With a smirk on your face, your hands immediately lunge for the sides of his torso and the base of his neck, playfully brushing your fingers against his skin to tickle him amidst all his giggly squirms.
"Give- me- the remote-" You tickle him mercilessly, and he tries to turn you around to compete you to the floor.
"Nope." One push was all it took to have your back against the ground and your boyfriend kneeling beside your body. It's become your turn to get tickled, and you weren't prepared for it.
In between jagged giggles and desperate attempts to break free from the beast, you fail miserably to shut off his strategies. Your tensed-up muscles start to feel exhausted and it didn't take you long enough to give in to his disposition.
"Okay, okay. Stop," You breathlessly plead, and he detaches his hands from you, alleviated, getting back on his feet before reaching a hand out to help you get up. "You just never let me win these games, do you?" You sigh.

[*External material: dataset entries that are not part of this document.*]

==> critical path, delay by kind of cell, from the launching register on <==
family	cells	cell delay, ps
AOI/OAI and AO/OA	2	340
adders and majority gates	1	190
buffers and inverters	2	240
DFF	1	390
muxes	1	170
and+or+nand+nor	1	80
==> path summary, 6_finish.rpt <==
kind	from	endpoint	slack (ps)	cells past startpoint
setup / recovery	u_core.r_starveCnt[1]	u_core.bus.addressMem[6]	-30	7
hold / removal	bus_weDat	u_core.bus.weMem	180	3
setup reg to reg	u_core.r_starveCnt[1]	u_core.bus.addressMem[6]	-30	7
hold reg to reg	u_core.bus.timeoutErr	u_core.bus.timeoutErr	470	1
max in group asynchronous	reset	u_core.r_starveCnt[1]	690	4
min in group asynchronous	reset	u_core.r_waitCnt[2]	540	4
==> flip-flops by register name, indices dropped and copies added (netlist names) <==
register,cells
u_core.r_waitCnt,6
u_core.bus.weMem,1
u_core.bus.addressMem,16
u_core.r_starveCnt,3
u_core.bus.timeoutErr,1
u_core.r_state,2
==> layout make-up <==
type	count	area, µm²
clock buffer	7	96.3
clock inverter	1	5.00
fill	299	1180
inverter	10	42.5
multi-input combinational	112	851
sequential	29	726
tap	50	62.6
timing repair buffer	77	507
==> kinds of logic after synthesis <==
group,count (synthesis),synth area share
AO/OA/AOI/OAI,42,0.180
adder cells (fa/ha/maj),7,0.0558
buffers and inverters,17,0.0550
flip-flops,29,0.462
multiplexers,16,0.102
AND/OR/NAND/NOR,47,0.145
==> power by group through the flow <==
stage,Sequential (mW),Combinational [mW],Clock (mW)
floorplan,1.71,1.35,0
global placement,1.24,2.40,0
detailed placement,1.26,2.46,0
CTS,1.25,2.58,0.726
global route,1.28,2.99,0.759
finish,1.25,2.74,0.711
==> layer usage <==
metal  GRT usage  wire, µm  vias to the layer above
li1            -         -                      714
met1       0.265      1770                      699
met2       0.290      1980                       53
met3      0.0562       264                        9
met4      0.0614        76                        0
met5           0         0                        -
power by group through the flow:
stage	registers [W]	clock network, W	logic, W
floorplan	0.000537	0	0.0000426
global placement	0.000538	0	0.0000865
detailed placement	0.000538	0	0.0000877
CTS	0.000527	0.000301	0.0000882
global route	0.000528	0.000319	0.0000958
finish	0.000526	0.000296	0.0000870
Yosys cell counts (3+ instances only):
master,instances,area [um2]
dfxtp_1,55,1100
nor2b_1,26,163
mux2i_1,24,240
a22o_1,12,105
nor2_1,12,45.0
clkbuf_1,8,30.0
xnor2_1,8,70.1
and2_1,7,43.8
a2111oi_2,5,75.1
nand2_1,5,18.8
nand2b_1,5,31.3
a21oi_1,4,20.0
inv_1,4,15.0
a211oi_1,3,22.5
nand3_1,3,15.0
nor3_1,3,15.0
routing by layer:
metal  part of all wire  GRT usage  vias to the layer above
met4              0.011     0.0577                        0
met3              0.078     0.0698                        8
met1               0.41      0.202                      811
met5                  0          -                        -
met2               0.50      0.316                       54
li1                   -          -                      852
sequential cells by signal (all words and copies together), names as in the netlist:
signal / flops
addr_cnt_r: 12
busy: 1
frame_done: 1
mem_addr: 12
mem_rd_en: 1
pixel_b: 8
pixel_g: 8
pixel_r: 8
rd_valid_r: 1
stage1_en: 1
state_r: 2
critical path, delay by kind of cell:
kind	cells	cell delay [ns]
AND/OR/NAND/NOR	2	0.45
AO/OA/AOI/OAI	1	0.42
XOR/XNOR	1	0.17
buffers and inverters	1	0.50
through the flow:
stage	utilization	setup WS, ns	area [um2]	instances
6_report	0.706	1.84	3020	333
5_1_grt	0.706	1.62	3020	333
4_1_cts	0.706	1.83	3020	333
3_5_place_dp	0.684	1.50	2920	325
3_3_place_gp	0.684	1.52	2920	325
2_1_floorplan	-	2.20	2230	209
File: src/rtl/pm_rate_monitor.sv
// pm_rate_monitor
//   Measures the rate and spacing of a frame-start strobe over fixed windows
//   of WINDOW_CYCLES clocks. The first strobe seen after enabling opens
//   window 0; windows then follow back to back. At the end of each window the
//   event count, the smallest and largest inter-event gap and the rate/overflow
//   flags are registered and result_valid pulses for one cycle.
//
// Ports
//   clk           rising-edge clock
//   rst           asynchronous active-high reset
//   enable        1 = monitor runs, 0 = return to IDLE (partial window dropped)
//   input_sig     frame-start strobe, one event per high cycle
//   frame_count   events in the last published window
//   min_gap       smallest gap in the last window (all-ones when none)
//   max_gap       largest gap in the last window (0 when none)
//   result_valid  one-cycle pulse when new results are published
//   rate_low      frame_count < EXPECTED_MIN
//   rate_high     frame_count > EXPECTED_MAX
//   gap_overflow  a gap saturated in the last window
//   dbg_state     current FSM state (0 IDLE, 1 WAIT_FIRST, 2 MEASURE)
//
// Handshake: result_valid is a qualifier only; there is no ready. The outputs
// change only on the cycle result_valid is high and hold otherwise.
module pm_rate_monitor #(
    parameter int WINDOW_CYCLES = 100,
    parameter int EXPECTED_MIN  = 9,
    parameter int EXPECTED_MAX  = 11,
    parameter int GAP_WIDTH     = 8,
    parameter int COUNT_WIDTH   = 8
) (
    input  logic                   clk,
    input  logic                   rst,
    input  logic                   enable,
    input  logic                   input_sig,
    output logic [COUNT_WIDTH-1:0] frame_count,
    output logic [GAP_WIDTH-1:0]   min_gap,
    output logic [GAP_WIDTH-1:0]   max_gap,
    output logic                   result_valid,
    output logic                   rate_low,
    output logic                   rate_high,
    output logic                   gap_overflow,
    output logic [1:0]             dbg_state
);

    localparam int WIN_W = (WINDOW_CYCLES > 2) ? $clog2(WINDOW_CYCLES) : 1;
    localparam logic [WIN_W-1:0]       WIN_LAST = WIN_W'(WINDOW_CYCLES - 1);
    localparam logic [GAP_WIDTH-1:0]   GAP_MAX  = '1;
    localparam logic [COUNT_WIDTH-1:0] CNT_MAX  = '1;

    typedef enum logic [1:0] {
        IDLE       = 2'd0,
        WAIT_FIRST = 2'd1,
        MEASURE    = 2'd2
    } state_t;

    state_t state_q, state_d;

    logic [WIN_W-1:0]       win_cnt_q, win_cnt_d;
    logic [COUNT_WIDTH-1:0] evt_cnt_q, evt_cnt_d;
    logic [GAP_WIDTH-1:0]   gap_cnt_q, gap_cnt_d;
    logic [GAP_WIDTH-1:0]   run_min_q, run_min_d;
    logic [GAP_WIDTH-1:0]   run_max_q, run_max_d;
    logic                   run_ovf_q, run_ovf_d;

    logic [COUNT_WIDTH-1:0] frame_count_q, frame_count_d;
    logic [GAP_WIDTH-1:0]   min_gap_q, min_gap_d;
    logic [GAP_WIDTH-1:0]   max_gap_q, max_gap_d;
    logic                   result_valid_q, result_valid_d;
    logic                   rate_low_q, rate_low_d;
    logic                   rate_high_q, rate_high_d;
    logic                   gap_overflow_q, gap_overflow_d;

    // Saturating increments. gap_inc is also the gap recorded when an event
    // lands this cycle (gap = cycles since last event = counter + 1).
    logic [GAP_WIDTH-1:0]   gap_inc;
    logic [COUNT_WIDTH-1:0] cnt_inc;

    // Window statistics with this cycle's event folded in, so an event on the
    // last window cycle is part of the published result.
    logic [COUNT_WIDTH-1:0] m_cnt;
    logic [GAP_WIDTH-1:0]   m_min;
    logic [GAP_WIDTH-1:0]   m_max;
    logic                   m_ovf;

    assign gap_inc = (gap_cnt_q == GAP_MAX) ? gap_cnt_q : gap_cnt_q + 1'b1;
    assign cnt_inc = (evt_cnt_q == CNT_MAX) ? evt_cnt_q : evt_cnt_q + 1'b1;

    always_comb begin
        state_d        = state_q;
        win_cnt_d      = win_cnt_q;
        evt_cnt_d      = evt_cnt_q;
        gap_cnt_d      = gap_cnt_q;
        run_min_d      = run_min_q;
        run_max_d      = run_max_q;
        run_ovf_d      = run_ovf_q;
        frame_count_d  = frame_count_q;
        min_gap_d      = min_gap_q;
        max_gap_d      = max_gap_q;
        result_valid_d = 1'b0;
        rate_low_d     = rate_low_q;
        rate_high_d    = rate_high_q;
        gap_overflow_d = gap_overflow_q;
        m_cnt          = evt_cnt_q;
        m_min          = run_min_q;
        m_max          = run_max_q;
        m_ovf          = run_ovf_q;

        if (!enable) begin
            // Drop any partial window; published outputs are left untouched.
            state_d   = IDLE;
            win_cnt_d = '0;
            evt_cnt_d = '0;
            gap_cnt_d = '0;
            run_min_d = GAP_MAX;
            run_max_d = '0;
            run_ovf_d = 1'b0;
        end else begin
            case (state_q)
                IDLE: begin
                    state_d = WAIT_FIRST;
                end

                WAIT_FIRST: begin
                    if (input_sig) begin
                        // This cycle is window cycle 0 and holds event #1.
                        state_d   = MEASURE;
                        win_cnt_d = WIN_W'(1);
                        evt_cnt_d = COUNT_WIDTH'(1);
                        gap_cnt_d = '0;
                        run_min_d = GAP_MAX;
                        run_max_d = '0;
                        run_ovf_d = 1'b0;
                    end
                end

                MEASURE: begin
                    if (input_sig) begin
                        m_cnt = cnt_inc;
                        if (gap_inc < run_min_q) m_min = gap_inc;
                        if (gap_inc > run_max_q) m_max = gap_inc;
                        if (gap_inc == GAP_MAX) m_ovf = 1'b1;
                        gap_cnt_d = '0;
                    end else begin
                        gap_cnt_d = gap_inc;
                    end

                    if (win_cnt_q == WIN_LAST) begin
                        frame_count_d  = m_cnt;
                        min_gap_d      = m_min;
                        max_gap_d      = m_max;
                        gap_overflow_d = m_ovf;
                        rate_low_d     = (m_cnt < COUNT_WIDTH'(EXPECTED_MIN));
                        rate_high_d    = (m_cnt > COUNT_WIDTH'(EXPECTED_MAX));
                        result_valid_d = 1'b1;
                        // Next window starts immediately. The gap counter keeps
                        // running so a boundary-spanning gap lands where it ends.
                        win_cnt_d      = '0;
                        evt_cnt_d      = '0;
                        run_min_d      = GAP_MAX;
                        run_max_d      = '0;
                        run_ovf_d      = 1'b0;
                    end else begin
                        win_cnt_d = win_cnt_q + 1'b1;
                        evt_cnt_d = m_cnt;
                        run_min_d = m_min;
                        run_max_d = m_max;
                        run_ovf_d = m_ovf;
                    end
                end

                default: begin
                    state_d = IDLE;
                end
            endcase
        end
    end

    always_ff @(posedge clk or posedge rst) begin
        if (rst) begin
            state_q        <= IDLE;
            win_cnt_q      <= '0;
            evt_cnt_q      <= '0;
            gap_cnt_q      <= '0;
            run_min_q      <= GAP_MAX;
            run_max_q      <= '0;
            run_ovf_q      <= 1'b0;
            frame_count_q  <= '0;
            min_gap_q      <= GAP_MAX;
            max_gap_q      <= '0;
            result_valid_q <= 1'b0;
            rate_low_q     <= 1'b0;
            rate_high_q    <= 1'b0;
            gap_overflow_q <= 1'b0;
        end else begin
            state_q        <= state_d;
            win_cnt_q      <= win_cnt_d;
            evt_cnt_q      <= evt_cnt_d;
            gap_cnt_q      <= gap_cnt_d;
            run_min_q      <= run_min_d;
            run_max_q      <= run_max_d;
            run_ovf_q      <= run_ovf_d;
            frame_count_q  <= frame_count_d;
            min_gap_q      <= min_gap_d;
            max_gap_q      <= max_gap_d;
            result_valid_q <= result_valid_d;
            rate_low_q     <= rate_low_d;
            rate_high_q    <= rate_high_d;
            gap_overflow_q <= gap_overflow_d;
        end
    end

    assign frame_count  = frame_count_q;
    assign min_gap      = min_gap_q;
    assign max_gap      = max_gap_q;
    assign result_valid = result_valid_q;
    assign rate_low     = rate_low_q;
    assign rate_high    = rate_high_q;
    assign gap_overflow = gap_overflow_q;
    assign dbg_state    = state_q;

endmodule
File: config.mk
export PLATFORM = sky130hd
export DESIGN_NAME = pm_rate_monitor
export DESIGN_NICKNAME = d
export VERILOG_FILES = /design/src/rtl/pm_rate_monitor.sv
export SDC_FILE = /design/constraint.sdc
export NUM_CORES = 1
export LEC_CHECK = 0
export BUFFER_PORTS_ARGS = -buffer_cell sky130_fd_sc_hd__buf_2
export CAP_MARGIN = 40
export CORE_UTILIZATION = 59
export CTS_BUF_LIST = sky130_fd_sc_hd__clkbuf_16
export DETAILED_ROUTE_END_ITERATION = 8
export PLACE_DENSITY_LB_ADDON = 0.2
export SYNTH_ARGS = -nofsm -noshare
export SYNTH_HDL_FRONTEND = slang
export SYNTH_SLANG_ARGS = --single-unit
File: constraint.sdc
create_clock -name clk -period 4.2 [get_ports clk]
set_input_delay 0.84 -clock clk [delete_from_list [all_inputs] [get_ports clk]]
set_output_delay 0.84 -clock clk [all_outputs]
set_load 0.01 [all_outputs]
==> results.py <==
metrics = {
    "run_status": {
        "status": "finished clean",
    },
    "clocking": {
        "htreeDepth": 3,
        "cts_root_buffer": "clkbuf_16",
        "cts.sinks": 70,
        "cts_tree": "built",
        "clkTransAtPathRegs_ps": 60,
        "numCtsBuffers": 9,
        "hold_buffers": 0,
        "clock_latency_ps": 340,
        "cts_setup_buffers": 0,
        "ctsResizeCount": 0,
        "cts_buffer_depth": 2,
    },
    "yosys": {
        "synthCells": 388,
        "yosysTopAreaCellShare_pct": 36.4,
        "ys_async_sr_fraction_pct": 100,
        "synth_cell_type_count": 51,
        "synthTopCellsByArea": "dfrtp_1 36%, dfstp_2 11%, ha_1 6.1%, nand2_1 5.0%, o21ai_0 4.0%",
        "synth_common_cells": "54 x dfrtp_1, 49 x nand2_1, 30 x o21ai_0",
        "syn_nets": 410,
        "synth-seq-cells": 70,
        "yosysWarningCount": 0,
        "synth_area_leader_cell": "dfrtp_1",
        "syn_area_sq_um": 3710,
        "synth_edf_count": 0,
        "dominantRegCellSynth": "dfrtp_1",
        "synth.most_common_cell": "dfrtp_1",
        "avgSynthCellArea_sq_um": 9.56,
        "synth_seq_area_share_pct": 47.7,
    },
    "floorplanning": {
        "io_pins": 34,
        "chipWidth_um": 81.3,
        "die_height_um": 81.3,
        "coreArea_sq_um": 5990,
        "dieArea_sq_um": 6610,
        "rows": 28,
        "initial_utilization_pct": 61.9,
    },
    "routing": {
        "drtAntennaViolNets": 0,
        "drt_iter0_markers": 290,
        "dr_total_vias": 3071,
        "drt_pass1_iterations": 6,
        "wl_per_cell_um": 17.1,
        "drc": 0,
        "finalWirelength_mm": 8.57,
        "routed_via_density": 6.13,
    },
    "worst_hold_path": {
        "min_path_type": "reg -> reg",
        "hp-start": "frame_count[6]$_DFFE_PP0P_",
    },
    "setup_path": {
        "reg2regPathDepth": 12,
        "cp.arrival_ps": 3920,
        "r2r-end": "run_min_q[0]$_DFFE_PP1P_",
        "worstReg2RegStart": "gap_cnt_q[0]$_DFFE_PP0P_",
        "critPathCapture": "run_min_q[0]$_DFFE_PP1P_",
        "crit_type": "reg -> reg",
        "path_cells": "ha_1 > and3_1 > and3_1 > mux2i_1 > inv_1 > ha_1 > nand2_1 > o21ai_0 > or3_1 > a211o_1 > a21oi_2 > a2bb2oi_1",
        "cpLargestDelayFamily": "compound AO/OA/AOI/OAI gates",
        "crit_path_end_kind": "register",
        "worst-path-buf-inv": 1,
        "crit_fanout": 12,
        "slowest_stage": "dfrtp_1",
        "path_depth": 12,
        "crit_start": "gap_cnt_q[0]$_DFFE_PP0P_",
        "cp-start-kind": "register",
        "slowest_delay_ps": 470,
        "r2r_setup_slack_ps": 530,
        "cp.required_ps": 4460,
    },
    "power_and_ir_drop": {
        "vdd_drop_max_v": 0.000307,
        "p_per_area_nw_per_um2": 382,
        "totalPowerFinal_w": 0.00164,
        "p_leak_nw": 2.10,
    },
    "job": {
        "maxCapViolCount": 0,
    },
    "timing": {
        "hold_viol": 0,
        "grt_setup_unrepaired": "no",
        "min_period_ps": 3670,
        "fin_worst_skew_ps": 6.01,
        "tns_ps": 0,
        "finalCritPeriodShare_pct": 87.3,
        "holdWs_ps": 469,
        "max_slew.worst_pin.slew_ps": 705,
        "clock.fmax_ghz": 0.273,
        "slew_violations": 0,
        "setup_viol": 0,
        "timing.slew.headroom_pct": 52.9,
    },
    "layout": {
        "postLayoutCoreUtil_pct": 71.8,
        "syn_to_final_growth_pct": 15.8,
        "n_fill_cell": 451,
        "layout.nets": 443,
        "multiInputGateArea_sq_um": 1760,
        "diodes": 0,
        "drive_above_1_share_pct": 18.8,
        "seq_area_sq_um": 1770,
    },
    "grt": {
        "antenna_found_initial": 0,
        "grt_pass1_wl_mm": 13.9,
        "grt_max_degree": 39,
        "grt_overflow_total": 0,
        "grt.total_usage_pct": 28.3,
        "grt_pass1_vias": 2875,
    },
    "placed_design": {
        "dp_hpwl_mm": 5.86,
        "portBuffers": 33,
        "place_congestion": 0.926,
    },
}
## area by class of cell
type	count	area share, %
sequential	70	41.2
multi-input combinational	273	40.9
timing repair buffer	40	5.53
clock buffer	9	5.24
clock inverter	7	2.62
inverter	27	2.36
tap	75	2.18
## cells in the final DEF, fill, tap and decap left out, types with 2 or more instances in the layout
master      n
a31oi_1     2
clkbuf_16   9
o31ai_1     2
dfstp_2    16
xnor2_1     5
o21ai_1     2
nand2b_1    5
nand4_1     6
a22o_1     15
o311ai_0    5
dfrtp_1    54
nand3b_1    3
mux2i_1    11
nor2_1     26
a211oi_1    4
a21oi_1    14
and3_1      7
clkinv_2    3
a2bb2oi_1   5
and2_1      4
xor2_1      3
nand2_1    49
or3_1       2
o22a_1      4
o211ai_1    2
nor4b_1     2
nor3_1      9
nor3b_1     2
inv_1      26
and4_1      2
o221a_2     2
buf_2      33
bufinv_16   3
a221o_1     3
o21ai_0    30
ha_1       18
nand3_1    14
buf_4       6
## worst min-delay path by stage
stage / to / cells after the start
after floorplan: win_cnt_q[6]$_DFFE_PP0P_ / 1
after global placement: frame_count[7]$_DFFE_PP0P_ / 2
after detailed placement: frame_count[4]$_DFFE_PP0P_ / 2
after CTS: frame_count[6]$_DFFE_PP0P_ / 2
after global routing: frame_count[7]$_DFFE_PP0P_ / 2
final: frame_count[6]$_DFFE_PP0P_ / 2
## metrics by stage
step	setup slack, ps	cell area (sq um)	instances
floorplan	1110	3710	388
global placement	712	3930	483
detailed placement	593	3960	485
CTS	570	4300	501
global route	312	4300	501
finish	534	4300	501
## state kept, by name, indices dropped and copies added, names as in the netlist, 7 cells and up
register	cells
run_min_q	8
run_max_q	8
evt_cnt_q	8
win_cnt_q	7
gap_cnt_q	8
max_gap	8
frame_count	8
min_gap	8
## worst reg2reg max path, stage by stage, from the launching register on
cell and delay (ps):
dfrtp_1 470, ha_1 330, and3_1 260, and3_1 220
mux2i_1 330, inv_1 180, ha_1 320, nand2_1 60
o21ai_0 60, or3_1 310, a211o_1 410, a21oi_2 430
a2bb2oi_1 200
## report_power, final
group	internal (W)	total (W)	switching [W]	leakage, nW
Sequential	0.000684	0.000692	0.00000800	0.918
Clock	0.000576	0.000868	0.000291	0.165
Combinational	0.0000273	0.0000813	0.0000540	1.02
Total	0.00129	0.00164	0.000353	2.10
## metal layers
metal / part of all wire, % / routed length, um / GRT usage, %
met1: 47 / 4020 / 38.6
met3: 4.8 / 411 / 6.40
met2: 46 / 3910 / 42.6
met5: 0 / 0 / 0
met4: 2.7 / 235 / 13.0
## logic make-up (layout without fill, tap and decap cells)
family,count (synthesis),in the layout,share of synthesized area (%)
AOI/OAI and AO/OA,98,98,18.2
xor gates and xnor gates,8,8,1.89
adders and majority gates,18,18,6.07
buffers and inverters,45,83,4.92
DFF,70,70,47.7
muxes,12,12,3.27
and+or+nand+nor,137,137,17.9
(Power assumes the default switching activity.)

You take his hand and hurl yourself up with his help. Wrapping your arms around his shoulders, you walk back to the couch, dragging your shaky feet across the floor, only to collapse back into the cushions.
"It's okay. I'll let you win next time." He tugs you back into his arms under the blanket.
Through the decks of choices of horror movies you have searched through, you somehow convinced him to choose one that's a little more benign for the night. It didn't help him that seeing you, after such a long day at the dance studio, emphasized how beautiful and comforting you are to him. With that thought running perfectly in his mind, he gulps down and tears his stare away from you.
With his thumbs dancing across the right buttons of the gear, the pair of you finally find the one that you had set in stone, though you still had little doubts about your choices.
The movie began and it was already causing tiny bumps to appear on your arms. The main character was roaming alone in the dark of the corridors, finding a strange, eerie letter lying at the end of the hall.
The lights turned off everywhere in your house only added to the anxiety building up in your body, so you try scooting closer to Niki, which seemed to be impossible now that you see how you're already shouldering his chest.
Your actions caught the male in a string of silent laughter. You could tell he was trying to hide it from you, though, and you shoot daggers in his direction when you felt the vibrations on your shoulder.
Halfway into the movie, you got immersed in the thrill. Munching on the bag of your favorite snacks, it actually wasn't as scary as you had thought initially, the jump scares much milder than you had expected. Yet the unsettling feeling of never knowing what could happen still lingers in you, and quite oddly, the situation scares you more rather than the ghosts themselves. A little strange for someone as weak-hearted as you, but it seems to fit right perfectly to your tast-
You were torn away from your train of thoughts by a heavy feeling on your shoulder. With a startled jolt, you see your boyfriend leaning on your shoulder with his eyes shut asleep. You bring your hand to your chest, relieved at the sight of him instead of the creepy monster from the movie out to get you.
His head lies against you, the proximity so close that you could count every strand of eyelashes that he had. You took the opportunity to stare deep into his elegance. He was almost like an angel offered to you shining from the heavens with those good looks, and you all but feel the butterflies erupt from your stomach - just like when he confessed to you at that practice room a year ago.
"If only you didn't look so gorgeous like that, I would have punched you in the face for passing out on me right now." You quietly mumbled at his resting state, a sigh leaving your lips as you go back to munching chips and watching the movie with a shaking head.
When you return into a trance of spewing curses, a light smile forms at the corner of his lips, feeling indebted for having a girlfriend as cool as you.